Sebbene non si possa parlare di “latte” propriamente detto, i piccioni (famiglia dei columbidi), così come anche i pinguini imperatore e i fenicotteri, producono una secrezione con la quale nutrono le proprie nidiate nei primi giorni di vita, ovvero fino a che non siano in grado di assumere alimenti solidi in autonomia. Tale secreto viene somministrato ai nidiacei tramite rigurgito e a produrlo è una ghiandola situata nel gozzo degli esemplari adulti. La sua composizione varia da specie a specie, ma una caratteristica comune, che la distingue chiaramente dal latte dei mammiferi, è la totale assenza di calcio e carboidrati.

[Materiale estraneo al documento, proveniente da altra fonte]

What follows belongs to an exercise in optimizing a design on an open flow for small area, a short achievable clock period and few clock cycles; a production flow would make more cautious choices.
RTL that was checked went through simulation tests only; none was proved equivalent to the original.
Only the layout flow was run in runs 1 to 4; the RTL was not checked for function there.
No activity file was given, so power comes from the tool's default toggle rates.

File: design/flow/config.mk
export PLATFORM = sky130hd
export DESIGN_NAME = mcu_test_sequencer
export DESIGN_NICKNAME = mcu_test_sequencer
export VERILOG_FILES = /design/flow/design.v
export SDC_FILE = /design/flow/constraint.sdc
export NUM_CORES = 4
export LEC_CHECK = 0
export CAP_MARGIN = 20
export CORE_MARGIN = 2
export CORE_UTILIZATION = 40
export SLEW_MARGIN = 20
File: design/flow/constraint.sdc
create_clock -name core_clock -period 6.5 [get_ports {clk_sys}]
set_input_delay 1.3000 -clock core_clock [delete_from_list [all_inputs] [get_ports {clk_sys}]]
set_output_delay 1.3000 -clock core_clock [all_outputs]
set_load 0.01 [all_outputs]
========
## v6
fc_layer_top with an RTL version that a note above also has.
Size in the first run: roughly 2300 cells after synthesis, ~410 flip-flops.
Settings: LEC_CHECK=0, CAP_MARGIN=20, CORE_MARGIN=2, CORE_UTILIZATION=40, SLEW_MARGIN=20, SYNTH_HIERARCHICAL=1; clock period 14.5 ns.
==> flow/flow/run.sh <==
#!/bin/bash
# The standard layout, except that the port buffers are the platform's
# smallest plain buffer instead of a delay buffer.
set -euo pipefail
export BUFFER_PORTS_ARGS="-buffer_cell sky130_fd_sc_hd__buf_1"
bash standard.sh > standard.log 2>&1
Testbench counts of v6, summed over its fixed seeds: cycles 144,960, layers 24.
From an optimization exercise on the open Yosys and OpenROAD flow, aimed at small area, a short achievable clock period and few clock cycles per item; shortcuts taken in it are not production practice.
The RTL was checked by simulation tests, not by an equivalence proof against the original design.
Power is estimated from default activity; no workload was simulated.

## cory_vtap2
module cory_vtap2 #(
  parameter int N = 8,
  parameter int W = 8
) (
  input  logic         clk,
  input  logic         reset,
  input  logic         i_a_v,
  input  logic [N-1:0] i_a_d,
  input  logic         i_a_last_x,
  input  logic         i_a_last_y,
  output logic         o_a_r,
  output logic         o_z_v,
  output logic [N-1:0] o_z_d,
  output logic [N-1:0] o_z_up,
  output logic         o_z_up_v,
  output logic         o_z_last_x,
  output logic         o_z_last_y,
  input  logic         i_z_r
);
Settings: LEC_CHECK=0, ABC_CLOCK_PERIOD_IN_PS=2000, CAP_MARGIN=20, CORE_MARGIN=2, CORE_UTILIZATION=40, CTS_CLUSTER_DIAMETER=150, CTS_CLUSTER_SIZE=24, SETUP_SLACK_MARGIN=1.5, SLEW_MARGIN=20; clock period 3.3 ns.
run.sh (not shown) runs the stock make flow with config.mk's settings and CLKGATE_MAP_FILE= SYNTH_SCRIPT=/design/flow/synth_recipe.tcl, a recipe that flattens the netlist after the stock synthesis.
The baseline passed the timing, DRC and antenna checks.
Testbench counts at the start, summed over its fixed seeds: cycles 43,876, items 43,860.
What follows belongs to an exercise in optimizing a design on an open flow for small area, a short achievable clock period and few clock cycles per item; a production flow would make more cautious choices. RTL that was checked went through simulation tests only; none was proved equivalent to the original.

// running_mean_stddev
module running_mean_stddev #(
    parameter int MAX_COUNT   = 65536,
    parameter int FRAC_BITS   = 16
) (
    input  logic        aclk,
    input  logic        aresetn,
    input  logic        s_axis_tvalid,
    output logic        s_axis_tready,
    input  logic [15:0] s_axis_tdata,    
    input  logic        s_axis_tlast,
    output logic        m_axis_tvalid,
    input  logic        m_axis_tready,
    output logic [87:0] m_axis_tdata,    
    input  logic        psel,
    input  logic        penable,
    input  logic        pwrite,
    input  logic [1:0]  paddr,
    input  logic [31:0] pwdata,
    output logic [31:0] prdata,
    output logic        pready
);
For scale: about 4,900 cells after synthesis, ~670 flip-flops, ~180 I/O pins.
export LEC_CHECK = 0
export ABC_AREA = 1
export CAP_MARGIN = 20
export CORE_MARGIN = 2
export CORE_UTILIZATION = 50
export SETUP_SLACK_MARGIN = 5
export SLEW_MARGIN = 20
create_clock -name core_clock -period 11.0 [get_ports {aclk}]
run.sh (not shown) runs the stock make flow with config.mk's settings and CLKGATE_MAP_FILE= SYNTH_SCRIPT=/design/flow/synth_recipe.tcl, a recipe that flattens the netlist after the stock synthesis.
The baseline produced a clean layout.
This is an optimization exercise on Yosys and OpenROAD, whose aim is small area, not a production implementation.
The RTL was checked by simulation tests, not by an equivalence proof against the original design.
No activity file was given, so power comes from the tool's default toggle rates.

## flow/design.v (module list and top-level ports; edited modules follow where they fit)
// module simd_arith: 3569 lines
// module valu_fa: 4 lines
// module valu_ha: 4 lines
// module simd_bitmanip: 663 lines
// module valu_aoi22: 3 lines
// module valu_aoi222: 3 lines
// module valu_oai22: 3 lines
// module valu_nand2: 3 lines
// module valu_nor2: 3 lines
// module result_select: 27 lines
// module valu_rbit: 4 lines
// module vector_alu: 44 lines
module vector_alu
(
    input  logic        clk,
    input  logic        arst_n,
    input  logic        op_valid,      
    input  logic [5:0]  alu_op,
    input  logic [1:0]  width,         
    input  logic [0:63] reg_a_data,
    input  logic [0:63] reg_b_data,
    output logic [0:63] alu_out,       
    output logic        result_valid   
);
  // ...
==> flow/run.sh <==
#!/bin/bash
# synth_recipe.tcl (not shown) runs the flow's synth.tcl, then flattens the netlist and writes it again
# the make line also repeats each setting of config.mk as NAME=value (left out here)
make -C /OpenROAD-flow-scripts/flow DESIGN_CONFIG=/design/flow/config.mk WORK_HOME=/design/flow/orfs CLKGATE_MAP_FILE= SYNTH_SCRIPT=/design/flow/synth_recipe.tcl finish
==> flow/config.mk <==
export PLATFORM = sky130hd
export DESIGN_NAME = vector_alu
export DESIGN_NICKNAME = vector_alu
export VERILOG_FILES = /design/flow/design.v
export SDC_FILE = /design/flow/constraint.sdc
export NUM_CORES = 8
export LEC_CHECK = 0
export CAP_MARGIN = 20
export CORE_MARGIN = 2
export CORE_UTILIZATION = 30
export SLEW_MARGIN = 20
export SYNTH_HIERARCHICAL = 1
==> flow/constraint.sdc <==
create_clock -name core_clock -period 16.0 [get_ports {clk}]
set_input_delay 3.2000 -clock core_clock [delete_from_list [all_inputs] [get_ports {clk}]]
set_output_delay 3.2000 -clock core_clock [all_outputs]
set_load 0.01 [all_outputs]
==> qor.yml, run 1 <==
finalWorstSetupSlack_ns: 1.274
grt_max_degree: 99
cp-startpoint: "width[1]"
flops_and_latches: 65
cts_tree: "built"
synth_fp_nets: 5302
clock_sinks: 65
worstSetupEndpoint: "select_i.alu_out[12]"
power.leakage_nw: 20.44
status: "timing/DRC/antenna clean"
grtUsageTotal_pct: 29.34
drc: 0
die_y_um: 361.7
signal_buffers: 326
skew_ns: 0
wl_per_cell_um: 32.91
netlist.area_leader.share_pct: 47.79
top_register: "select_i.alu_out"
yosys.area.top_type: "fa_1"
start_kind: "input port"
clkTransAtPathRegs_ns: 0.06
final_core_util_pct: 34.07
slew_headroom_pct: 16.87
cp_num_buf_inv: 4
nFillCells: 13010
synth_cells: 4161
grt_pass1_wl_um: 276900
regArea_sq_um: 1627
multi_input_area_sq_um: 35960
drv_cap: 0
num_rows: 131
grt_pass1_vias: 38077
final_common_cell: "nor2_1"
wl_met1_um: 72040
==> inputs of run 2 (changes only) <==
==> flow/flow/run.sh (new file) <==
#!/bin/bash
# The standard layout (the standard.sh, all ORFS steps unchanged), except that the
# input and output port buffers that global placement adds are the smallest buffer,
# sky130_fd_sc_hd__buf_1, instead of the cell buffer_ports picks by itself.
# The whole make output goes to standard_flow.log here; ORFS keeps its per-step logs in orfs/logs.
set -euo pipefail
export BUFFER_PORTS_ARGS="-buffer_cell sky130_fd_sc_hd__buf_1"
bash standard.sh > standard_flow.log 2>&1
==> flow/standard.sh (new file) <==
#!/bin/bash
# synth_recipe.tcl (not shown) runs the flow's synth.tcl, then flattens the netlist and writes it again
# the make line also repeats each setting of config.mk as NAME=value (left out here)
make -C /OpenROAD-flow-scripts/flow DESIGN_CONFIG=/design/flow/config.mk WORK_HOME=/design/flow/orfs CLKGATE_MAP_FILE= SYNTH_SCRIPT=/design/flow/synth_recipe.tcl "${@:-finish}"
removed: flow/run.sh
==> qor.yml, run 2 <==
status: "timing/DRC/antenna clean"  # unchanged
max_stage_delay_ns: 0.67  # was 0.65 ns
finalWorstSetupSlack_ns: 1.476  # was 1.274 ns
fmax_mhz: 68.85  # was 67.90 MHz
cts_tree: "built"  # unchanged
start_util_pct: 30.17  # unchanged
drc: 0  # unchanged
clockBufferDepth: 2  # unchanged
cts-root-buf: "clkbuf_16"  # unchanged
antenna_found_initial: 55  # was 17
synth_fp_nets: 5302  # unchanged
cp-startpoint: "width[1]"  # unchanged
synth_cells: 4161  # unchanged
synth_edf_count: 0  # unchanged
ios: 204  # unchanged
ys_seq_elements: 65  # unchanged
power.leakage_nw: 20.05  # was 20.44 nW
cts_hold_buf: 0  # unchanged
ctsResizeCount: 0  # unchanged
die_y_um: 361.7  # unchanged
stdcell_count: 5970  # was 5923
hp-start: "select_i.alu_out[50]"  # unchanged
slew_headroom_pct: 19.04  # was 16.87%
place_ws_ns: 1.401  # was 1.164 ns
syn-cell-area_sq_um: 38370  # unchanged
routed_wl_um: 192600  # was 194900 um
ant_nets: 0  # unchanged
final_cell_mix: "1141 x nor2_1, 916 x fa_1, 275 x nand2_1"  # was 1141 x nor2_1, 916 x fa_1, 276 x nand2_1
netlist_top_cells_area: "fa_1 48%, nor2_1 11%, dfrtp_1 4.2%"  # unchanged
wl_per_cell_um: 32.26  # was 32.91 um
crit_fanout: 19  # was 18
final_core_util_pct: 33.31  # was 34.07%
routabilityCongestion: 1.090  # was 1.065
dp_hpwl_um: 151300  # about the same
drive_gt1_share_pct: 8.690  # was 8.063%
grt_max_degree: 92  # was 99
viasPerCell: 6.288  # was 6.315
post_cts_buffers: 0  # unchanged
top_register: "select_i.alu_out"  # unchanged
tns_ns: 0  # unchanged
slew_viol_final: 0  # unchanged
p_per_area_nw_per_um2: 25.02  # was 25.96 nW/um^2
dpl_cell_area_sq_um: 41980  # was 43010 sq um
rsz0062_at_grt: "no"  # unchanged
syn_avg_cell_area_sq_um: 9.222  # unchanged
clkTransAtPathRegs_ns: 0.06  # about the same
area_growth_pct: 10.40  # was 12.94%
skew_ns: 0  # unchanged
die_x_um: 361.7  # unchanged
layout.nets: 5417  # was 5390
critical_path_class: "input port to flip-flop"  # unchanged
htreeDepth: 3  # unchanged
tightest_slew_ns: 1.210  # was 1.242 ns
path_delay_family: "adder cells"  # unchanged
core_area_sq_um: 127200  # unchanged
cts_made_buffers: 9  # unchanged
arrival_ns: 14.82  # was 15.03 ns
hp-class: "flip-flop to flip-flop"  # unchanged
netlist.area_leader.share_pct: 47.79  # unchanged
finalCritPeriodShare_pct: 90.78  # was 92.04%
clk_latency_ns: 0.37  # was 0.38 ns
cp.required_ns: 16.30  # about the same
grtUsageTotal_pct: 29.14  # was 29.34%
synth_top_flop_cell: "dfrtp_1"  # unchanged
num_rows: 131  # unchanged
final_area_sq_um: 42360  # was 43340 sq um
yosysMostFrequentCell: "nor2_1"  # unchanged
portBuffers: 203  # unchanged
worstReg2RegStart: "select_i.alu_out[30]"  # was select_i.alu_out[6]
crit_top_cell: "fa_1"  # unchanged
ir_worst_vdd_uv: 42.18  # was 43.89 uV
clock_sinks: 65  # unchanged
drtIter0Drc: 6328  # was 6031
fin_crit_ns: 14.52  # was 14.73 ns
yosysUniqueCellTypes: 75  # unchanged
top_regs: "select_i.alu_out (64), select_i.result_valid (1)"  # unchanged
cp_num_buf_inv: 5  # was 4
start_kind: "input port"  # unchanged
grt_pass1_wl_um: 276700  # was 276900 um
hold_viol_final: 0  # unchanged
dieArea_sq_um: 130800  # unchanged
power_mw: 1.060  # was 1.125 mW
async_flop_share_pct: 100.0  # unchanged
holdWs_ns: 0.5527  # was 0.5433 ns
ys_top_cells_by_count: "1145 x nor2_1, 916 x fa_1, 277 x nand2_1"  # unchanged
yosys.area.top_type: "fa_1"  # unchanged
dp_cells: 5927  # was 5899
ys_seq_area_share_pct: 4.239  # unchanged
via_count: 37537  # was 37401
drv_cap: 0  # unchanged
final_common_cell: "nor2_1"  # unchanged
largest_reg_flops: 64  # unchanged
slowest_stage: "nor2b_2"  # was clkdlybuf4s50_1
setup_viol: 0  # unchanged
cp-end-kind: "flip-flop"  # unchanged
dr.pass1.iters: 15  # was 11
grt.overflow.total: 0  # unchanged
synth-warning-count: 20  # unchanged
grt_pass1_vias: 37830  # was 38077
-- run 2: cell types whose count changed in the layout (fill, tap and decap cells not counted), sizes merged --
cell           previous run  this run
clkdlybuf4s50           200         0
clkinv                    3         2
clkbuf                   10        13
clkinvlp                  1         2
buf                     125       349
diode                     7        27
-- run 2: kinds of logic after synthesis --
kind of cell,synth area share [%]
buffers and inverters,3.538
AO/OA/AOI/OAI,21.56
multiplexers,1.992
XOR/XNOR,2.282
adder cells (fa/ha/maj),50.59
flip-flops,4.239
AND/OR/NAND/NOR,15.80
-- run 2: where the power goes --
part           switching, mW  internal (mW)
sequential            0.0184          0.184
combinational          0.470          0.166
clock                 0.0989          0.123
total                  0.587          0.473
-- run 2: per-layer routing --
metal  part of all wire, %  GRT usage (%)
met5                  0.23              0
met4                   6.4          14.79
met3                    15          11.18
met2                    41          41.33
met1                    38          38.45
-- run 2: layout make-up --
class | count | area [sq um]
clock buffers | 9 | 225.2
flip-flops and latches | 65 | 1627
repair buffers | 353 | 1904
fillers | 13171 | 84830
clock inverters | 7 | 82.58
inverters | 103 | 389.1
well taps | 1662 | 2079
diodes | 27 | 67.56
multi-input cells | 3744 | 35990
-- run 2: worst paths after layout --
path	slack, ns	depth (start not counted)	to
min in group asynchronous	3.07	2	select_i.alu_out[42]
hold / removal	0.55	2	select_i.alu_out[50]
max in group asynchronous	12.28	2	select_i.alu_out[33]
hold reg to reg	0.55	2	select_i.alu_out[50]
setup / recovery	1.48	39	select_i.alu_out[0]
setup reg to reg	15.11	2	select_i.alu_out[30]
-- run 2: tightest hold or removal path, stage by stage, from the launching register on --
cell and delay, ns:
dfrtp_1 0.34, nor2_1 0.05, a31oi_1 0.12
-- run 2: modules after synthesis (local to each module, per instance), excerpt --
module | cells | flip-flops and latches
simd_arith | 2246 | 0
valu_fa | 1 | 0
valu_aoi22 | 1 | 0
valu_nor2 | 1 | 0
valu_aoi222 | 1 | 0
valu_oai22 | 1 | 0
simd_bitmanip | 264 | 0
valu_rbit | 4 | 0
valu_ha | 1 | 0
result_select | 65 | 65
==> inputs of run 3 (changes only) <==
==> flow/flow/run.sh (replaced) <==
#!/bin/bash
# The standard layout (the standard.sh running the ORFS steps), with three changes made
# through ORFS's own hooks and variables, none to its scripts:
#  - the port buffers that global placement adds are sky130_fd_sc_hd__buf_1 (BUFFER_PORTS_ARGS)
#  - after synthesis, combinational cells go back to drive strength 1 (POST_SYNTH_TCL,
#    flow/downsize.tcl); the resizer upsizes later where needed
#  - clock tree synthesis without dummy loads, from clkbuf_8 cells (CTS_ARGS)
# The make output goes to standard_flow.log here; ORFS keeps its per-step logs in orfs/logs.
set -euo pipefail
here=$(pwd)
export BUFFER_PORTS_ARGS="-buffer_cell sky130_fd_sc_hd__buf_1"
export POST_SYNTH_TCL="$here/flow/downsize.tcl"
export CTS_ARGS="-sink_clustering_enable -repair_clock_nets -dont_use_dummy_load -buf_list sky130_fd_sc_hd__clkbuf_8"
bash standard.sh > standard_flow.log 2>&1
==> flow/flow/downsize.tcl (new file) <==
# POST_SYNTH hook: put every combinational cell that synthesis gave a drive strength above 1
# back to its _1 version (same function and pins); registers, latches, clock cells and
# buffers are left alone. The resizer in the later steps upsizes again where slew,
# capacitance or timing need it.
set db [ord::get_db]
set block [ord::get_db_block]
set n 0
foreach inst [$block getInsts] {
  set name [[$inst getMaster] getName]
  if { [regexp {^(sky130_fd_sc_hd__([a-z0-9]+))_([0-9]+)$} $name -> base func drv] } {
    if { $drv > 1 && ![regexp {^(s?df|s?edf|dl|clk|buf|conb|tap|fill|decap|diode|lpflow)} $func] } {
      set m1 [$db findMaster ${base}_1]
      if { $m1 != "NULL" } {
        $inst swapMaster $m1
        incr n
      }
    }
  }
}
puts "downsize.tcl: $n cells set to drive strength 1"
==> qor.yml, run 3 <==
synth_cells: 4161  # unchanged
via_count: 37399  # was 37537
top_register: "select_i.alu_out"  # unchanged
start_kind: "input port"  # unchanged
portBuffers: 203  # unchanged
path_delay_family: "adder cells"  # unchanged
max_stage_delay_ns: 0.76  # was 0.67 ns
drc: 0  # unchanged
slowest_stage: "a221oi_4"  # was nor2b_2
status: "timing/DRC/antenna clean"  # unchanged
grt.overflow.total: 0  # unchanged
die_y_um: 358.5  # was 361.7 um
cts_made_buffers: 9  # unchanged
synth_fp_nets: 5302  # unchanged
final_common_cell: "nor2_1"  # unchanged
regArea_sq_um: 1627  # unchanged
fmax_mhz: 66.99  # was 68.85 MHz
drtIter0Drc: 6293  # was 6328
cp-end-kind: "flip-flop"  # unchanged
tightest_slew_ns: 1.217  # was 1.210 ns
viasPerCell: 6.302  # was 6.288
dp_cells: 5906  # was 5927
htreeDepth: 3  # unchanged
dr.pass1.iters: 8  # was 15
cts-root-buf: "clkbuf_8"  # was clkbuf_16
syn-cell-area_sq_um: 37690  # was 38370 sq um
grt_pass1_vias: 37612  # was 37830
crit_fanout: 18  # was 19
nFillCells: 13012  # was 13171
ios: 204  # unchanged
synth-warning-count: 20  # unchanged
cts_hold_buf: 0  # unchanged
clk_latency_ns: 0.41  # was 0.37 ns
fin_crit_ns: 14.93  # was 14.52 ns
slew_viol_final: 0  # unchanged
tns_ns: 0  # unchanged
area_growth_pct: 9.908  # was 10.40%
drv_cap: 0  # unchanged
final_core_util_pct: 33.12  # was 33.31%
cp_num_buf_inv: 4  # was 5
crit_top_cell: "fa_1"  # unchanged
setup_viol: 0  # unchanged
start_util_pct: 30.14  # was 30.17%
post_cts_buffers: 0  # unchanged
ir_worst_vdd_uv: 35.51  # was 42.18 uV
finalCritPeriodShare_pct: 93.30  # was 90.78%
num_rows: 130  # was 131
cp.required_ns: 16.33  # was 16.30 ns
skew_ns: 0  # unchanged
cts_tree: "built"  # unchanged
ant_nets: 0  # unchanged
routabilityCongestion: 1.064  # was 1.090
rsz0062_at_grt: "no"  # unchanged
routed_wl_um: 190200  # was 192600 um
top_regs: "select_i.alu_out (64), select_i.result_valid (1)"  # unchanged
antenna_found_initial: 45  # was 55
clkTransAtPathRegs_ns: 0.08  # was 0.06 ns
grtUsageTotal_pct: 29.31  # was 29.14%
final_cell_mix: "1142 x nor2_1, 916 x fa_1, 274 x nand2_1"  # was 1141 x nor2_1, 916 x fa_1, 275 x nand2_1
wl_per_cell_um: 32.05  # was 32.26 um
dieArea_sq_um: 128500  # was 130800 sq um
clockBufferDepth: 2  # unchanged
power.leakage_nw: 19.86  # was 20.05 nW
hold_viol_final: 0  # unchanged
grt_pass1_wl_um: 270600  # was 276700 um
syn_avg_cell_area_sq_um: 9.059  # was 9.222 sq um
die_x_um: 358.5  # was 361.7 um
multi_input_area_sq_um: 35310  # was 35990 sq um
clock_sinks: 65  # unchanged
arrival_ns: 15.26  # was 14.82 ns
p_per_area_nw_per_um2: 23.61  # was 25.02 nW/um^2
stdcell_count: 5934  # was 5970
layout.nets: 5410  # was 5417
largest_reg_flops: 64  # unchanged
slew_headroom_pct: 18.89  # was 19.04%
dp_hpwl_um: 147700  # was 151300 um
drive_gt1_share_pct: 4.875  # was 8.690%
ctsResizeCount: 0  # unchanged
critical_path_class: "input port to flip-flop"  # unchanged
core_area_sq_um: 125100  # was 127200 sq um
hp-class: "flip-flop to flip-flop"  # unchanged
grt_max_degree: 85  # was 92
run 3: changes by cell type in the layout (fill, tap and decap cells not counted), moves of 8 or more:
cell       delta
a22oi_1     +124
or2_1         +9
a22oi_2     -124
diode_2      -10
clkbuf_16     -9
or2_2         -8
buf_4         -9
clkbuf_8      +9
run 3: routing by layer:
metal / track usage, % / part of all wire [%] / vias up
met5: 0.5556 / 0.25 / -
met4: 15.36 / 6.5 / 60
met3: 11.68 / 15 / 658
met2: 42.15 / 41 / 2947
met1: 37.69 / 37 / 18970
li1: - / - / 14764
run 3: through the flow:
step | hold slack, ns | area (sq um) | setup WS [ns] | total power, mW
final | 0.5509 | 41430 | 1.072 | 0.9783
after global routing | 0.5787 | 41410 | 0.7859 | 0.9949
after CTS | 0.5577 | 41340 | 1.296 | 0.9439
after detailed placement | 0.5467 | 41220 | 0.9298 | 0.8149
after global placement | 0.5409 | 41190 | 1.109 | 0.8102
after floorplan | 0.5801 | 37690 | 2.573 | 0.4819
run 3: worst paths after layout:
kind | end | cells after the start | startpoint | slack (ns)
setup / recovery | select_i.alu_out[0] | 37 | width[1] | 1.07
hold / removal | select_i.alu_out[58] | 2 | select_i.alu_out[58] | 0.55
setup reg to reg | select_i.alu_out[9] | 2 | select_i.alu_out[9] | 15.11
hold reg to reg | select_i.alu_out[58] | 2 | select_i.alu_out[58] | 0.55
max in group asynchronous | select_i.alu_out[19] | 1 | arst_n | 12.46
min in group asynchronous | select_i.alu_out[7] | 1 | arst_n | 2.92
run 3: worst register-to-register path, stage by stage (launching register included):
cell and delay [ns]:
dfrtp_1 0.57, nor2_1 0.10, a31oi_1 0.16
run 3: power breakdown:
part           switching, mW  total (mW)  internal (mW)
clock                 0.0820       0.132         0.0502
combinational          0.479       0.644          0.165
sequential            0.0186       0.202          0.183
run 3: cell type report:
type                       count  area share, %
antenna                       17         0.1027
tap                         1650          4.983
clock buffer                   9         0.2990
inverter                     103         0.9393
timing repair buffer         346          4.521
multi-input combinational   3744          85.23
sequential                    65          3.926

re-timing with driven ports:
The results above use ideal ports. As a check the final layouts listed here were re-extracted and re-timed, cells and wires unchanged. Step 1, drivers: a clkbuf_16 drives clk and a buf_2 each remaining input, both assumed. Step 2 moves the port delays by t, midway between the first and last clock arrival at a register: inputs arrive t later, outputs are due t later. That takes back most of the time a late clock gives input paths. Slacks: no drivers / after step 1 / after step 2; pairs: no drivers / after step 1.
| run | shift t [ns] | slack for setup (ns) | slew at the worst register clock pin (ns) |
|---|---|---|---|
| run 1 | 0.429 | 1.274 / 1.263 / 0.834 | 0.07 / 0.07 |
| run 2 | 0.420 | 1.476 / 1.500 / 1.080 | 0.07 / 0.07 |
| run 3 | 0.469 | 1.072 / 0.991 / 0.522 | 0.10 / 0.10 |
After both steps every run listed still meets setup and hold. For run 3, which loses most, drivers alone change the setup slack by -0.081 ns; drivers and shift together by -0.550 ns.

Questo secreto non è peculiarità unica degli individui di sesso femminile, ma anche gli esemplari maschi lo producono. La sua composizione è per il 65-75% formata da acqua, per il 13-19% da proteine, per il 7-13% da lipidi e per l’1,5-2% da sali minerali. Si tratta di un alimento estremamente nutriente: “un esperimento ha dimostrato che somministrandolo ai polli ne aumenta la crescita fino a quasi del 40%!”

pulcini di piccione

Durante i primi tre giorni dopo la schiusa i piccoli di piccione vengono nutriti esclusivamente con questo secreto (chiamato nello specifico “latte di piccione”). Successivamente, vengono alimentati con una miscela di latte e semi e vengono completamente svezzati dal latte dopo 18 giorni.